Resolution doesn’t tell you “whether or not” your formula is unsatisfiable - in its basic form, it can only confirm that a formula is unsatisfiable. It is true that a set of clauses representing a satisfiable (i.e. not unsatisfiable) formula cannot derive the empty set via resolution, but to show satisfiability of the formula in this way, you’d need to demonstrate that your algorithm for choosing clauses to resolve will always derive the empty set if its possible, and that your algorithm fails to do so for the formula in question. There are better ways!
I want to show my formula is…
- unsatisfiable/a contradiction - convert to RCNF and resolve to $\emptyset$
- valid/a tautology - negate the formula, then convert to RCNF and resolve to $\emptyset$
- satisfiable - find a model which makes the formula true
- non-valid - find a model which makes the formula false
The first two of these demonstrate a fact about every model in a formula’s truth table via resolution, and the second two skip resolution and just demonstrate that at least one model makes the formula true/false - much easier!

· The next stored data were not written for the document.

===== src/design/rdoc_uart_tx.sv =====
// Asynchronous 8N1 character transmitter, idle high.
// Assumes characters arrive on a valid/ready handshake.
module rdoc_uart_tx #(
  parameter int unsigned BIT_CYCLES = rdoc_pkg::BIT_CYC
) (
  // Clock and reset
  input wire logic sys_clk,
  input wire logic sys_rst,
  // Character in
  input wire logic chr_valid,
  output logic chr_ready,
  input wire logic [7:0] chr_data,
  // Line
  output logic tx_line,
  output logic tx_busy
);
  logic [8:0] shift_ff;
  logic [3:0] bits_left_ff;
  logic [15:0] baud_ff;
  logic line_ff;

  assign chr_ready = (bits_left_ff == 4'h0);
  assign tx_line = line_ff;
  assign tx_busy = (bits_left_ff != 4'h0);

  // Start bit, 8 data LSB first, one stop bit, no parity
  always_ff @(posedge sys_clk)
  begin
    if (sys_rst)
    begin
      shift_ff <= 9'h1FF;
      bits_left_ff <= 4'h0;
      baud_ff <= 16'h0000;
      line_ff <= 1'b1;
    end
    else if (bits_left_ff == 4'h0)
    begin
      if (chr_valid)
      begin
        line_ff <= 1'b0;
        shift_ff <= {1'b1, chr_data};
        bits_left_ff <= 4'(rdoc_pkg::CHAR_BITS);
        baud_ff <= 16'(BIT_CYCLES - 1);
      end
    end
    else if (baud_ff != 16'h0000)
    begin
      baud_ff <= baud_ff - 16'h0001;
    end
    else
    begin
      // Last count ends the stop bit, so busy covers it fully
      bits_left_ff <= bits_left_ff - 4'h1;
      baud_ff <= 16'(BIT_CYCLES - 1);
      line_ff <= (bits_left_ff == 4'h1) ? 1'b1 : shift_ff[0];
      shift_ff <= {1'b1, shift_ff[8:1]};
    end
  end
endmodule : rdoc_uart_tx
File: config.mk
export PLATFORM = sky130hd
export DESIGN_NAME = tmin_ceiling_regs
export DESIGN_NICKNAME = d
export VERILOG_FILES = /design/src/logic/tmin_ceiling_pkg.sv /design/src/logic/tmin_ceiling_regs.sv
export SDC_FILE = /design/constraint.sdc
export NUM_CORES = 1
export LEC_CHECK = 0
export ABC_AREA = 1
export BUFFER_PORTS_ARGS = -buffer_cell sky130_fd_sc_hd__buf_4
export CAP_MARGIN = 10
export CORE_ASPECT_RATIO = 1.2
export CORE_MARGIN = 10
export CORE_UTILIZATION = 30
export DETAILED_ROUTE_END_ITERATION = 10
export REMOVE_ABC_BUFFERS = 1
export SLEW_MARGIN = 20
export SYNTH_ARGS = -nofsm -noshare
export SYNTH_HDL_FRONTEND = slang
export SYNTH_SLANG_ARGS = --single-unit
export TNS_END_PERCENT = 5
File: constraint.sdc
create_clock -name clk -period 4.5 [get_ports clk]
set_input_delay 0 -clock clk [delete_from_list [all_inputs] [get_ports clk]]
set_output_delay 0 -clock clk [all_outputs]
set_load 0.02 [all_outputs]
File: src/logic/tmin_ceiling_pkg.sv
package tmin_ceiling_pkg;

  // ----------------------------------------------------------------
  // register offsets
  // ----------------------------------------------------------------
  localparam logic [7:0] interval_off      = 8'h37;
  localparam logic [7:0] interval_msb_off  = 8'h36;
  localparam logic [7:0] ceiling1_off      = 8'h38;
  localparam logic [7:0] ceiling2_off      = 8'h39;
  localparam logic [7:0] ceiling3_off      = 8'h3A;
  localparam logic [7:0] config1_off       = 8'h40;

  // ----------------------------------------------------------------
  // fields and reset values
  // ----------------------------------------------------------------
  localparam int         interval_lo_pos   = 6;
  localparam int         interval_msb_pos  = 0;
  localparam int         lock_pos          = 1;
  localparam logic [7:0] ceiling_rst       = 8'hFF;
  localparam logic [7:0] interval_rst      = 8'h00;
  localparam logic [7:0] interval_msb_rst  = 8'h00;
  localparam logic [7:0] config1_rst       = 8'h01;

  // ----------------------------------------------------------------
  // adjustment waits, in monitoring cycles
  // ----------------------------------------------------------------
  localparam logic [11:0] dec_wait_base    = 12'h008;
  localparam logic [11:0] inc_wait_base    = 12'h010;

endpackage : tmin_ceiling_pkg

Note that the first two are sometimes quicker demonstrated by writing down the truth table - resolution comes in handy when the truth table grows too large.
Showing logical consequence and equivalence
Given formulas $\varphi$ and $\psi$, to show…
- $\varphi \vDash \psi$ - construct $\varphi \wedge \neg \psi$, convert it to RCNF, then resolve to $\emptyset$. Note, this is just showing that $\varphi \Rightarrow \psi$ is valid, since $\neg(\varphi \Rightarrow \psi) \equiv \varphi \wedge \neg \psi$.
- $\varphi \equiv \psi$ - construct $\varphi \oplus \psi$, convert to RCNF, then resolve to $\emptyset$.
More generally, we can demonstrate that a conclusion $\psi$ follows from the assumption of premises $\varphi_1, \varphi_2, \dots \varphi_n$, we consider the formula $\varphi_1 \wedge \varphi_2 \wedge \dots \varphi_n \wedge \neg \psi$, convert it to RCNF, and resolve to $\emptyset$. Again, this is just demonstrating that $(\varphi_1 \wedge \varphi_2 \wedge \dots \wedge \varphi_n) \Rightarrow \psi$ is valid (a tautology). Note that each premise, $\varphi_i$, can be separately converted to clausal form and combined with the rest, since they are all part of a larger conjunction (remember to negate the conclusion, $\psi$, before converting to RCNF).